▶ **To do**: Please give an exact copy of every line from the one holding "cell families after" through the final line of the records below.

▶ **Source data**:
## src/rtl/rv32_mul_div_seq.sv

```systemverilog
// RV32M/RV64M multiply/divide/remainder unit: fixed-latency multiply, radix-2 restoring divide,
// 1-cycle special-case divides. Optional divide result reuse cache under `MUL_DIV_REUSE_EN.
module rv32_mul_div_seq #(
  parameter int XLEN       = 32,
  parameter int MUL_STAGES = 2,
  parameter int TAG_W      = 5
) (
  input  logic              clk_i,
  input  logic              rst_i,
  input  logic              start_i,
  input  logic [2:0]        op_i,
  input  logic [XLEN-1:0]   operand_a_i,
  input  logic [XLEN-1:0]   operand_b_i,
  input  logic [TAG_W-1:0]  rd_i,
  input  logic              flush_i,
  output logic              ready_o,
  output logic              busy_o,
  output logic              done_o,
  output logic [XLEN-1:0]   result_o,
  output logic [TAG_W-1:0]  rd_o,
  output logic [1:0]        dbg_state_o
);

  // Handshake: an op is accepted on a rising edge where start_i & ready_o & ~flush_i;
  // done_o is a one-cycle pulse with result_o/rd_o valid, and they hold until the next accept.
  typedef enum logic [1:0] {
    S_IDLE = 2'd0,
    S_MUL  = 2'd1,
    S_DIV  = 2'd2,
    S_DONE = 2'd3
  } state_t;

  localparam int CW = 7;
  localparam logic [CW-1:0] MUL_LAST = CW'(MUL_STAGES);
  localparam logic [CW-1:0] DIV_LAST = CW'(XLEN + 1);
  localparam logic [XLEN-1:0] INT_MIN = {1'b1, {(XLEN-1){1'b0}}};

  state_t r_state, w_state_next;

  logic [2:0]       r_op;
  logic [XLEN-1:0]  r_a, r_b;
  logic [TAG_W-1:0] r_rd;
  logic [XLEN-1:0]  r_result;
  logic             r_done;
  logic [CW-1:0]    r_cnt;
  logic [XLEN-1:0]  r_quo;
  logic [XLEN:0]    r_rem;
  logic [XLEN-1:0]  r_div;
  logic             r_neg_q, r_neg_r;

  logic             w_accept, w_finish, w_signed;
  logic             w_div_zero, w_div_ovf, w_hit, w_special;
  logic [XLEN-1:0]  w_hit_res, w_special_res, w_mul_res, w_fin_res;
  logic [XLEN+1:0]  w_rem_sh, w_diff;
  logic             w_q_bit;
  logic [XLEN-1:0]  w_quo_fix, w_rem_fix;
  logic             w_a_neg, w_b_neg;

  function automatic logic [XLEN-1:0] mul_res(input logic [2:0] op,
                                              input logic [XLEN-1:0] a,
                                              input logic [XLEN-1:0] b);
    logic signed [XLEN:0]     ae, be;
    logic signed [2*XLEN+1:0] p;
    ae = {((op == 3'b001) || (op == 3'b010)) & a[XLEN-1], a};
    be = {(op == 3'b001) & b[XLEN-1], b};
    p  = ae * be;
    return (op == 3'b000) ? p[XLEN-1:0] : p[2*XLEN-1:XLEN];
  endfunction

  assign ready_o     = (r_state == S_IDLE) || (r_state == S_DONE);
  assign busy_o      = (r_state == S_MUL) || (r_state == S_DIV);
  assign done_o      = r_done;
  assign result_o    = r_result;
  assign rd_o        = r_rd;
  assign dbg_state_o = r_state;

  assign w_accept   = start_i & ready_o & ~flush_i;
  assign w_signed   = ~r_op[0];
  assign w_div_zero = (r_b == '0);
  assign w_div_ovf  = w_signed & (r_a == INT_MIN) & (r_b == '1);
  assign w_special  = w_div_zero | w_div_ovf | w_hit;
  assign w_mul_res  = mul_res(r_op, r_a, r_b);

  assign w_a_neg = w_signed & r_a[XLEN-1];
  assign w_b_neg = w_signed & r_b[XLEN-1];

  // The dividend shifts out of the top of r_quo while quotient bits shift in at the bottom.
  assign w_rem_sh  = {r_rem, r_quo[XLEN-1]};
  assign w_diff    = w_rem_sh - {2'b00, r_div};
  assign w_q_bit   = ~w_diff[XLEN+1];
  assign w_quo_fix = r_neg_q ? -r_quo : r_quo;
  assign w_rem_fix = r_neg_r ? -r_rem[XLEN-1:0] : r_rem[XLEN-1:0];

  always_comb begin
    w_special_res = '0;
    if (w_div_zero)     w_special_res = r_op[1] ? r_a : '1;
    else if (w_div_ovf) w_special_res = r_op[1] ? '0 : r_a;
    else if (w_hit)     w_special_res = w_hit_res;
  end

  always_comb begin
    w_state_next = r_state;
    w_finish     = 1'b0;
    w_fin_res    = w_mul_res;
    case (r_state)
      S_IDLE, S_DONE: begin
        if (w_accept) w_state_next = op_i[2] ? S_DIV : S_MUL;
      end
      S_MUL: begin
        if (flush_i) begin
          w_state_next = S_IDLE;
        end else if (r_cnt == MUL_LAST) begin
          w_state_next = S_DONE;
          w_finish     = 1'b1;
        end
      end
      S_DIV: begin
        w_fin_res = r_op[1] ? w_rem_fix : w_quo_fix;
        if (flush_i) begin
          w_state_next = S_IDLE;
        end else if ((r_cnt == '0) && w_special) begin
          w_state_next = S_DONE;
          w_finish     = 1'b1;
          w_fin_res    = w_special_res;
        end else if (r_cnt == DIV_LAST) begin
          w_state_next = S_DONE;
          w_finish     = 1'b1;
        end
      end
      default: w_state_next = S_IDLE;
    endcase
  end

  always_ff @(posedge clk_i) begin
    if (rst_i) r_state <= S_IDLE;
    else       r_state <= w_state_next;
  end

  always_ff @(posedge clk_i) begin
    if (rst_i) begin
      r_op     <= '0;
      r_a      <= '0;
      r_b      <= '0;
      r_rd     <= '0;
      r_result <= '0;
      r_done   <= 1'b0;
      r_cnt    <= '0;
      r_quo    <= '0;
      r_rem    <= '0;
      r_div    <= '0;
      r_neg_q  <= 1'b0;
      r_neg_r  <= 1'b0;
    end else begin
      r_done <= w_finish;
      if (w_finish) r_result <= w_fin_res;
      if (w_accept) begin
        r_op  <= op_i;
        r_a   <= operand_a_i;
        r_b   <= operand_b_i;
        r_rd  <= rd_i;
        r_cnt <= op_i[2] ? CW'(0) : CW'(1);
      end else if (busy_o && !flush_i) begin
        r_cnt <= r_cnt + CW'(1);
        if (r_state == S_DIV) begin
          if (r_cnt == '0) begin
            r_quo   <= w_a_neg ? -r_a : r_a;
            r_div   <= w_b_neg ? -r_b : r_b;
            r_rem   <= '0;
            r_neg_q <= w_a_neg ^ w_b_neg;
            r_neg_r <= w_a_neg;
          end else if (r_cnt != DIV_LAST) begin
            r_rem <= w_q_bit ? w_diff[XLEN:0] : w_rem_sh[XLEN:0];
            r_quo <= {r_quo[XLEN-2:0], w_q_bit};
          end
        end
      end
    end
  end

`ifdef MUL_DIV_REUSE_EN
  logic            r_c_valid, r_c_signed;
  logic [XLEN-1:0] r_c_a, r_c_b, r_c_quo, r_c_rem;

  assign w_hit     = r_c_valid & (r_a == r_c_a) & (r_b == r_c_b) & (w_signed == r_c_signed);
  assign w_hit_res = r_op[1] ? r_c_rem : r_c_quo;

  // Only full-latency divides are stored; special cases are already single-cycle.
  always_ff @(posedge clk_i) begin
    if (rst_i) begin
      r_c_valid  <= 1'b0;
      r_c_signed <= 1'b0;
      r_c_a      <= '0;
      r_c_b      <= '0;
      r_c_quo    <= '0;
      r_c_rem    <= '0;
    end else if ((r_state == S_DIV) && w_finish && (r_cnt == DIV_LAST)) begin
      r_c_valid  <= 1'b1;
      r_c_signed <= w_signed;
      r_c_a      <= r_a;
      r_c_b      <= r_b;
      r_c_quo    <= w_quo_fix;
      r_c_rem    <= w_rem_fix;
    end else if ((w_accept && !op_i[2]) || (flush_i && busy_o)) begin
      r_c_valid  <= 1'b0;
    end
  end
`else
  assign w_hit     = 1'b0;
  assign w_hit_res = '0;
`endif

endmodule

```
## config.mk

```make
export PLATFORM = sky130hd
export DESIGN_NAME = stripe_sched
export DESIGN_NICKNAME = d
export VERILOG_FILES = /design/src/rtl/stripe_pkg.sv /design/src/rtl/stripe_rr_next.sv /design/src/rtl/stripe_sched.sv
export SDC_FILE = /design/constraint.sdc
export NUM_CORES = 1
export LEC_CHECK = 0
export CAP_MARGIN = 15
export CORE_MARGIN = 2
export CORE_UTILIZATION = 49
export DETAILED_ROUTE_END_ITERATION = 8
export HOLD_SLACK_MARGIN = 0.08
export PLACE_DENSITY = 0.86
export SYNTH_ARGS = -nofsm -noshare
export SYNTH_HDL_FRONTEND = slang
export SYNTH_SLANG_ARGS = --single-unit
```

## constraint.sdc

```tcl
create_clock -name clk -period 5.7 [get_ports clk]
set_input_delay 1.71 -clock clk [delete_from_list [all_inputs] [get_ports clk]]
set_output_delay 1.71 -clock clk [all_outputs]
set_load 0.02 [all_outputs]
```

## src/rtl/stripe_pkg.sv

```systemverilog
// stripe_pkg: lane count, scheduler state type and default stall limit shared by stripe_sched.
package stripe_pkg;
    localparam int NUM_LANES     = 4;
    localparam int LANE_W        = 2;
    localparam int STALL_MAX_DEF = 15;

    typedef enum logic [1:0] {IDLE, RUN, STALL} state_t;

    function automatic logic [LANE_W-1:0] lowest_bit(input logic [NUM_LANES-1:0] m);
        lowest_bit = '0;
        for (int i = NUM_LANES - 1; i >= 0; i--)
            if (m[i]) lowest_bit = LANE_W'(i);
    endfunction
endpackage

```

## src/rtl/stripe_rr_next.sv

```systemverilog
// stripe_rr_next: next enabled lane strictly above ptr, wrapping; returns ptr when no other lane is set.
module stripe_rr_next
    import stripe_pkg::*;
(
    input  logic [NUM_LANES-1:0] mask_i,
    input  logic [LANE_W-1:0]    ptr_i,
    output logic [LANE_W-1:0]    nxt_o
);
    // Scan downward so the nearest candidate above ptr is written last.
    always_comb begin
        nxt_o = ptr_i;
        for (int i = NUM_LANES - 1; i >= 1; i--)
            if (mask_i[ptr_i + LANE_W'(i)]) nxt_o = ptr_i + LANE_W'(i);
    end
endmodule

```

## src/rtl/stripe_sched.sv

```systemverilog
// stripe_sched: round-robin striping of a byte stream over enabled lanes with stall timeout.
// Define STRIPE_SCHED_STATS_EN to add the saturating byte_cnt output.
module stripe_sched
    import stripe_pkg::*;
#(
    parameter int DATA_W    = 8,
    parameter int STALL_MAX = STALL_MAX_DEF
) (
    input  logic                 clk,
    input  logic                 reset,
    input  logic [NUM_LANES-1:0] lane_en,
    input  logic [DATA_W-1:0]    data_in,
    input  logic                 valid_in,
    input  logic [NUM_LANES-1:0] lane_ready,
    output logic                 in_ready,
    output logic [DATA_W-1:0]    data_out,
    output logic [NUM_LANES-1:0] valid_out,
    output logic [LANE_W-1:0]    cur_lane,
    output logic                 timeout_err
`ifdef STRIPE_SCHED_STATS_EN
    ,
    output logic [15:0]          byte_cnt
`endif
);
    localparam int CNT_W = $clog2(STALL_MAX + 1);

    state_t               state_q, state_d;
    logic [NUM_LANES-1:0] mask_q, mask_d;
    logic [LANE_W-1:0]    ptr_q, ptr_d, ptr_nxt;
    logic [CNT_W-1:0]     cnt_q, cnt_d;
    logic [DATA_W-1:0]    data_q, data_d;
    logic [NUM_LANES-1:0] vo_q, vo_d;
    logic                 to_q, to_d;

    stripe_rr_next u_rr (
        .mask_i (mask_q),
        .ptr_i  (ptr_q),
        .nxt_o  (ptr_nxt)
    );

    always_comb begin
        state_d  = state_q;
        mask_d   = mask_q;
        ptr_d    = ptr_q;
        cnt_d    = '0;
        data_d   = data_q;
        vo_d     = '0;
        to_d     = to_q;
        in_ready = 1'b0;
        if (state_q == IDLE) begin
            mask_d  = lane_en;
            ptr_d   = lowest_bit(lane_en);
            state_d = (valid_in && lane_en != '0) ? RUN : IDLE;
        end else if (!valid_in) begin
            state_d = IDLE;
        end else if (lane_ready[ptr_q]) begin
            in_ready = 1'b1;
            data_d   = data_in;
            vo_d     = NUM_LANES'(1) << ptr_q;
            ptr_d    = ptr_nxt;
            state_d  = RUN;
        end else begin
            // Blocked lane holds the pointer; the first blocked cycle already counts.
            state_d = STALL;
            cnt_d   = (cnt_q == CNT_W'(STALL_MAX)) ? cnt_q : cnt_q + 1'b1;
            to_d    = to_q | (cnt_d == CNT_W'(STALL_MAX));
        end
    end

    always_ff @(posedge clk or posedge reset) begin
        if (reset) begin
            state_q <= IDLE;
            mask_q  <= '0;
            ptr_q   <= '0;
            cnt_q   <= '0;
            data_q  <= '0;
            vo_q    <= '0;
            to_q    <= 1'b0;
        end else begin
            state_q <= state_d;
            mask_q  <= mask_d;
            ptr_q   <= ptr_d;
            cnt_q   <= cnt_d;
            data_q  <= data_d;
            vo_q    <= vo_d;
            to_q    <= to_d;
        end
    end

    assign data_out    = data_q;
    assign valid_out   = vo_q;
    assign cur_lane    = ptr_q;
    assign timeout_err = to_q;

`ifdef STRIPE_SCHED_STATS_EN
    logic [15:0] byte_cnt_q, byte_cnt_d;

    assign byte_cnt_d = (in_ready && byte_cnt_q != 16'hFFFF) ? byte_cnt_q + 16'd1 : byte_cnt_q;

    always_ff @(posedge clk or posedge reset) begin
        if (reset) byte_cnt_q <= '0;
        else       byte_cnt_q <= byte_cnt_d;
    end

    assign byte_cnt = byte_cnt_q;
`endif
endmodule
```

==> impl_metrics.csv, run 1 <==
group,metric,value,unit
timing,fmax,0.1964,GHz
cts,cts_tree,"done",
timing,clock_skew,0.006416,ns
routing,wl_cell,14.50,µm
critical_path,crit_path_top_delay_cell,"clkdlybuf4s50_1",
logic_synthesis,post-synth-top-area-cell,"dfrtp_1",
cts,worst_setup_hold_path_clk_slew,0.14,ns
logic_synthesis,synth_ff_type,"dfrtp_1",
cts,cts_inserted_buffers,3,
floorplanning,initial_utilization,0.5200,
critical_path,worst_path_largest_cell_delay,0.54,ns
grt,grt.overflow.total,0,
floorplanning,placeableCoreArea,2500,µm²
timing,slew-limit-headroom,0.3887,
logic_synthesis,synth_edf_count,0,
critical_path,crit_fanout,4,
status,status,"complete, no violations",
timing,fin_crit,5.091,ns
routing,drt_wl_total,2683,µm
critical_path,setup.worst_path.start_class,"input port",
power_and_ir_drop,power.static_leakage,0.7428,nW
worst_hold_path,hold-path-cell-count,1,
grt,gr-usage-all-layers,0.1842,
logic_synthesis,synth.top_cells.by_area,"dfrtp_1 (48%), mux2_4 (5.8%), nand2_1 (5.2%)",
routing,final_antenna_net_count,0,
critical_path,r2r_slack,3.54,ns
logic_synthesis,postSynth.asyncResetShare,1.000,
job,maxCapViolations,0,
placed_design,place_ws,0.6096,ns
routing,drc_errors,0,
critical_path,worstReg2RegEnd,"cur_lane[1]$_DFFE_PP0P_",
critical_path,worstReg2RegStart,"cur_lane[1]$_DFFE_PP0P_",
timing,timing.setup.tns,0,ns
placed_design,placedInstanceArea,1635,µm²
logic_synthesis,post_synth_num_cell_types,39,
finish,fin_nets,180,
floorplanning,rows,18,
worst_hold_path,hold_class,"reg2reg",
floorplanning,fp.dieH,55.51,µm
grt,wire_length_of_the_first_global_routing_pass,4588,µm
floorplanning,die_w,55.51,µm
routing,dr_total_vias,1041,
placed_design,gp_congestion,0.8062,
worst_hold_path,hold_path.startpoint,"timeout_err$_DFFE_PP0P_",
finish,final-instance-count-excl-fill,185,
finish,antenna-diode-count,0,
grt,grt_pass1_vias,986,
critical_path,cpMostUsedCell,"clkdlybuf4s50_1",
cts,cts.htree.levels,1,
placed_design,dpl.hpwl,2027,µm
logic_synthesis,synth_commonest_cells,"dfrtp_1 (25), nand2_1 (18), nor2_1 (10)",
cts,worstSkewPairLatency,0.31,ns
logic_synthesis,synth-seq-area-share,0.4812,
power_and_ir_drop,vdd.ir_drop.worst,0.2616,mV
timing,setup_viol_count_final,0,
timing,final.setup.worst_slack,0.6089,ns
floorplanning,fp.dieArea,3081,µm²
timing,report.final.hold_viol_count,0,
logic_synthesis,combined_area_of_all_synthesized_cells,1300,µm²
logic_synthesis,yosysMostFrequentCell,"dfrtp_1",
cts,clock-root-buffer,"clkbuf_4",
cts,cts_repair_resize_count,0,
timing,rsz0062_at_grt,"false",
timing,period_utilisation_layout,0.8932,
finish,final_area,1663,µm²
logic_synthesis,synth_nets,146,
worst_hold_path,min_delay_worst_endpoint,"timeout_err$_DFFE_PP0P_",
placed_design,placedCellCount,181,
critical_path,timing.critical_path.arrival,3.38,ns
critical_path,required,3.99,ns
timing,worst_slew_pin_slew,0.9159,ns
finish,area_growth,27.91,%
placed_design,place.port_buffers,34,
routing,drt-pass1-iter-count,4,
logic_synthesis,number_of_storage_elements_in_the_synthesis_netlist,25,
critical_path,critPathCaptureType,"output pin",
logic_synthesis,synth_top_area_share,0.4812,
cts,cts.path.max_buffers,2,
logic_synthesis,syn_inst,122,
logic_synthesis,post_synth.cell_area_avg,10.66,µm²
power_and_ir_drop,pwr_density_cell,435.9,nW/µm²
grt,largest_net_degree_at_the_start_of_global_routing,26,
cts,post_cts_buffers,0,
routing,first_iter_violations,32,
logic_synthesis,synth-warning-count,0,
floorplanning,i_o_pin_total,35,
cts,cts_sinks,25,
timing,finalHoldWorstSlack,0.4997,ns
grt,initial_antenna_violation_count,0,
critical_path,timing.reg2reg.worst_path_depth,6,
timing,final_max_slew_viol_count,0,
critical_path,critical_path.cell_chain,"clkdlybuf4s50_1 > mux4_2 > and3_1 > clkdlybuf4s50_1",
routing,routed_via_density,5.627,
critical_path,worst_path_class_setup,"in2out",
finish,drive_gt1_frac,0.1097,
cts,postCtsHoldBufs,0,
==> routing by layer <==
layer | vias to the layer above | part of all wire | track usage | routed length (µm)
met3 | 4 | 0.070 | 0.03513 | 187
met2 | 59 | 0.48 | 0.3112 | 1298
li1 | 492 | - | - | -
met4 | 0 | 0.012 | 0.05226 | 31
met1 | 486 | 0.43 | 0.2409 | 1166
met5 | - | 0 | 0 | 0
==> sequential cells by signal, indices dropped and copies added (netlist names) <==
signal       cells
cur_lane         2
cnt_q            4
valid_out        4
timeout_err      1
mask_q           4
state_q          2
data_out         8
==> where the power goes <==
part	total, mW	internal (mW)	switching (mW)	leakage, nW
clock network	0.0769	0.0262	0.0507	0.0177
registers	0.289	0.230	0.0593	0.320
logic	0.359	0.184	0.175	0.406
total	0.725	0.440	0.285	0.743
==> cell families after synthesis <==
group	synth area share
buf+inv	0.05293
flops	0.4812
xor+xnor	0.006738
fa+ha+maj	0.04812
mux	0.1242
compound gates	0.1174
simple gates	0.1694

▶ **Answer box**:
==> cell families after synthesis <==
group	synth area share
buf+inv	0.05293
flops	0.4812
xor+xnor	0.006738
fa+ha+maj	0.04812
mux	0.1242
compound gates	0.1174
simple gates	0.1694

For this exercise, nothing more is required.